Die Vorentscheidung, den brandenburgischen Ministerpräsidenten Matthias Platzeck zum SPD-Chef zu machen, hat die Hoffnung auf ein gutes Ende für die Koalitionsverhandlungen mit der Union geweckt. Doch die Zweifler wollen nicht verstummen.

dri/doe/kin/ms/str BERLIN. Auf Platzeck verständigte sich am Dienstagabend in Berlin eine Runde von SPD-Spitzenpolitikern nur einen Tag nach der Rücktrittsankündigung von Franz Müntefering. Platzeck sprach anschließend von einer großen Ehre. Er wolle einen Beitrag dazu leisten, in Deutschland mehr wirtschaftliche Dynamik bei Wahrung des gesellschaftlichen Zusammenhalts zu schaffen.

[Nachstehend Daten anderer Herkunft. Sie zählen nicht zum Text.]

**config.mk**
```make
export PLATFORM = sky130hd
export DESIGN_NAME = ex_muldiv_ctrl
export DESIGN_NICKNAME = d
export VERILOG_FILES = /design/src/rtl/ex_muldiv_ctrl_pkg.sv /design/src/rtl/ex_muldiv_ctrl_md_iter_dp.sv /design/src/rtl/ex_muldiv_ctrl.sv
export SDC_FILE = /design/constraint.sdc
export NUM_CORES = 1
export LEC_CHECK = 0
export ABC_CLOCK_PERIOD_IN_PS = 4400
export CAP_MARGIN = 25
export CORE_MARGIN = 5
export CORE_UTILIZATION = 40
export DETAILED_ROUTE_END_ITERATION = 8
export GPL_ROUTABILITY_DRIVEN = 0
export SLEW_MARGIN = 25
export SYNTH_ARGS = -nofsm -noshare
export SYNTH_HDL_FRONTEND = slang
export SYNTH_SLANG_ARGS = --single-unit
```
**constraint.sdc**
```tcl
create_clock -name clk -period 4.4 [get_ports clk]
set_input_delay 0.44 -clock clk [delete_from_list [all_inputs] [get_ports clk]]
set_output_delay 0.44 -clock clk [all_outputs]
set_load 0.005 [all_outputs]
```
**src/rtl/ex_muldiv_ctrl_pkg.sv**
```systemverilog
// Shared definitions for the EX-stage multiply/divide sequencer:
// operation codes, FSM state encoding, iteration count and op decode helpers.
package ex_muldiv_ctrl_pkg;

    localparam int MdIter = 32;

    typedef enum logic [2:0] {
        MD_MUL_W   = 3'd0,
        MD_MULH_W  = 3'd1,
        MD_MULH_WU = 3'd2,
        MD_DIV_W   = 3'd3,
        MD_MOD_W   = 3'd4,
        MD_DIV_WU  = 3'd5,
        MD_MOD_WU  = 3'd6,
        MD_RSVD    = 3'd7
    } md_op_e;

    typedef enum logic [1:0] {
        S_IDLE = 2'd0,
        S_CALC = 2'd1,
        S_FIX  = 2'd2,
        S_DONE = 2'd3
    } md_state_e;

    function automatic logic op_is_div(md_op_e op);
        return (op == MD_DIV_W) || (op == MD_MOD_W) ||
               (op == MD_DIV_WU) || (op == MD_MOD_WU);
    endfunction

    function automatic logic op_is_rem(md_op_e op);
        return (op == MD_MOD_W) || (op == MD_MOD_WU);
    endfunction

    function automatic logic op_is_hi(md_op_e op);
        return (op == MD_MULH_W) || (op == MD_MULH_WU);
    endfunction

    // Reserved code 7 runs as MUL.W, so it is signed too.
    function automatic logic op_is_signed(md_op_e op);
        return !((op == MD_MULH_WU) || (op == MD_DIV_WU) ||
                 (op == MD_MOD_WU));
    endfunction

endpackage

```
**src/rtl/ex_muldiv_ctrl_md_iter_dp.sv**
```systemverilog
// Radix-2 iteration datapath: 2W-bit accumulator plus operand register.
// Ports: clr_i/load_i/step_i/div_i control, lo_i/opnd_i load values, acc_o.
module md_iter_dp
    import ex_muldiv_ctrl_pkg::*;
#(
    parameter int W = 32
) (
    input  logic           clk,
    input  logic           rst_n,
    input  logic           clr_i,
    input  logic           load_i,
    input  logic           step_i,
    input  logic           div_i,
    input  logic [W-1:0]   lo_i,
    input  logic [W-1:0]   opnd_i,
    output logic [2*W-1:0] acc_o
);

    logic [2*W-1:0] acc_q, acc_d;
    logic [W-1:0]   opnd_q;
    logic [W:0]     madd;
    logic [2*W:0]   dsh;
    logic [W+1:0]   diff;

    // Multiply: acc = {partial product, multiplier}, shifted right.
    // Divide:   acc = {remainder, quotient}, shifted left.
    always_comb begin
        madd  = {1'b0, acc_q[2*W-1:W]} + {1'b0, opnd_q};
        dsh   = {acc_q, 1'b0};
        diff  = {1'b0, dsh[2*W:W]} - {2'b00, opnd_q};
        acc_d = acc_q;
        if (load_i) begin
            acc_d = {{W{1'b0}}, lo_i};
        end else if (step_i) begin
            if (div_i) begin
                // Top bit of diff set means the trial subtract borrowed.
                acc_d = diff[W+1] ? dsh[2*W-1:0]
                                  : {diff[W-1:0], dsh[W-1:1], 1'b1};
            end else begin
                acc_d = acc_q[0] ? {madd, acc_q[W-1:1]}
                                 : {1'b0, acc_q[2*W-1:1]};
            end
        end
    end

    always_ff @(posedge clk) begin
        if (!rst_n || clr_i) begin
            acc_q  <= '0;
            opnd_q <= '0;
        end else begin
            acc_q <= acc_d;
            if (load_i) opnd_q <= opnd_i;
        end
    end

    assign acc_o = acc_q;

endmodule

```
**src/rtl/ex_muldiv_ctrl.sv**
```systemverilog
// Multi-cycle MUL/MULH/DIV/MOD sequencer for EX; holds result until ack.
// Ports: md_start_i/md_op_i/md_src1_i/md_src2_i launch, md_ack_i release,
// md_flush_i abort, md_busy_o/md_done_o/md_result_o status and result.
module ex_muldiv_ctrl
    import ex_muldiv_ctrl_pkg::*;
#(
    parameter int W = 32
) (
    input  logic         clk,
    input  logic         rst_n,
    input  logic         md_start_i,
    input  logic [2:0]   md_op_i,
    input  logic [W-1:0] md_src1_i,
    input  logic [W-1:0] md_src2_i,
    input  logic         md_ack_i,
    input  logic         md_flush_i,
    output logic         md_busy_o,
    output logic         md_done_o,
    output logic [W-1:0] md_result_o
);

    md_state_e      state_q;
    md_op_e         op_q, op_d;
    logic [4:0]     cnt_q;
    logic           sign1_q, sign2_q, dz_q;
    logic           sign1_d, sign2_d, dz_d, div_d;
    logic [W-1:0]   result_q, result_d;
    logic [W-1:0]   abs1, abs2;
    logic [2*W-1:0] acc, prod;
    logic [W-1:0]   quot, rem_mag, rem;
    logic           neg, load, step;

    // Launch-side decode of the incoming operation.
    always_comb begin
        op_d    = md_op_e'(md_op_i);
        div_d   = op_is_div(op_d);
        sign1_d = op_is_signed(op_d) & md_src1_i[W-1];
        sign2_d = op_is_signed(op_d) & md_src2_i[W-1];
        abs1    = sign1_d ? -md_src1_i : md_src1_i;
        abs2    = sign2_d ? -md_src2_i : md_src2_i;
        dz_d    = div_d && (md_src2_i == '0);
    end

    assign load = (state_q == S_IDLE) && md_start_i && !md_flush_i;
    assign step = (state_q == S_CALC) && !md_flush_i;

    md_iter_dp #(.W(W)) u_dp (
        .clk    (clk),
        .rst_n  (rst_n),
        .clr_i  (md_flush_i),
        .load_i (load),
        .step_i (step),
        .div_i  (op_is_div(op_q)),
        .lo_i   (div_d ? abs1 : abs2),
        .opnd_i (div_d ? abs2 : abs1),
        .acc_o  (acc)
    );

    // Sign correction and result select; on divide-by-zero the
    // accumulator still holds |dividend| in its low half.
    always_comb begin
        neg     = sign1_q ^ sign2_q;
        prod    = neg ? -acc : acc;
        quot    = dz_q ? '1 : (neg ? -acc[W-1:0] : acc[W-1:0]);
        rem_mag = dz_q ? acc[W-1:0] : acc[2*W-1:W];
        rem     = sign1_q ? -rem_mag : rem_mag;
        if (op_is_rem(op_q))      result_d = rem;
        else if (op_is_div(op_q)) result_d = quot;
        else if (op_is_hi(op_q))  result_d = prod[2*W-1:W];
        else                      result_d = prod[W-1:0];
    end

    always_ff @(posedge clk) begin
        if (!rst_n) begin
            state_q  <= S_IDLE;
            op_q     <= MD_MUL_W;
            cnt_q    <= '0;
            sign1_q  <= 1'b0;
            sign2_q  <= 1'b0;
            dz_q     <= 1'b0;
            result_q <= '0;
        end else if (md_flush_i) begin
            state_q  <= S_IDLE;
            cnt_q    <= '0;
            result_q <= '0;
        end else begin
            unique case (state_q)
                S_IDLE: if (md_start_i) begin
                    op_q    <= op_d;
                    sign1_q <= sign1_d;
                    sign2_q <= sign2_d;
                    dz_q    <= dz_d;
                    cnt_q   <= '0;
                    state_q <= dz_d ? S_FIX : S_CALC;
                end
                S_CALC: begin
                    cnt_q <= cnt_q + 5'd1;
                    if (cnt_q == 5'(MdIter - 1)) state_q <= S_FIX;
                end
                S_FIX: begin
                    result_q <= result_d;
                    state_q  <= S_DONE;
                end
                S_DONE: if (md_ack_i) begin
                    result_q <= '0;
                    state_q  <= S_IDLE;
                end
                default: state_q <= S_IDLE;
            endcase
        end
    end

    assign md_busy_o   = (state_q != S_IDLE);
    assign md_done_o   = (state_q == S_DONE);
    assign md_result_o = result_q;

endmodule

```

Die SPD-Spitze hatte angekündigt, mit einer raschen Nachfolgeentscheidung die Führungskrise so schnell wie möglich beilegen zu wollen. Favoriten waren Platzeck und der rheinland-pfälzische Regierungschef Kurt Beck. Vor dem Berliner Treffen hatte Beck angekündigt, er wolle sich mit Platzeck einvernehmlich einigen und den gemeinsamen Vorschlag am heutigen Mittwoch den SPD-Spitzengremien präsentieren. Der neue SPD-Chef soll Mitte November auf einem Parteitag in Karlsruhe gekürt werden.

Platzeck sagte, er werde zugleich Regierungschef in Brandenburg bleiben. Für seine Kandidatur habe er die Unterstützung aller Landesverbände der SPD. Auch Beck solle in der Partei eine hervorgehobene Rolle spielen.

Müntefering hatte am Montag seinen Rückzug vom Parteivorsitz angekündigt, nachdem er im Vorstand bei der Abstimmung über den neuen Generalsekretär eine schwere Niederlage erlitten hatte. Statt seines Wunschkandidaten Kajo Wasserhövel nominierte das Gremium die Wortführerin der SPD-Linken, Andrea Nahles. Sie geriet inzwischen innerparteilich unter Druck, auf das Amt des Generalsekretärs zu verzichten. In den Führungsstreit kam zusätzlich Bewegung durch den Rückzug der stellvertretenden Vorsitzenden Heidemarie Wieczorek-Zeul.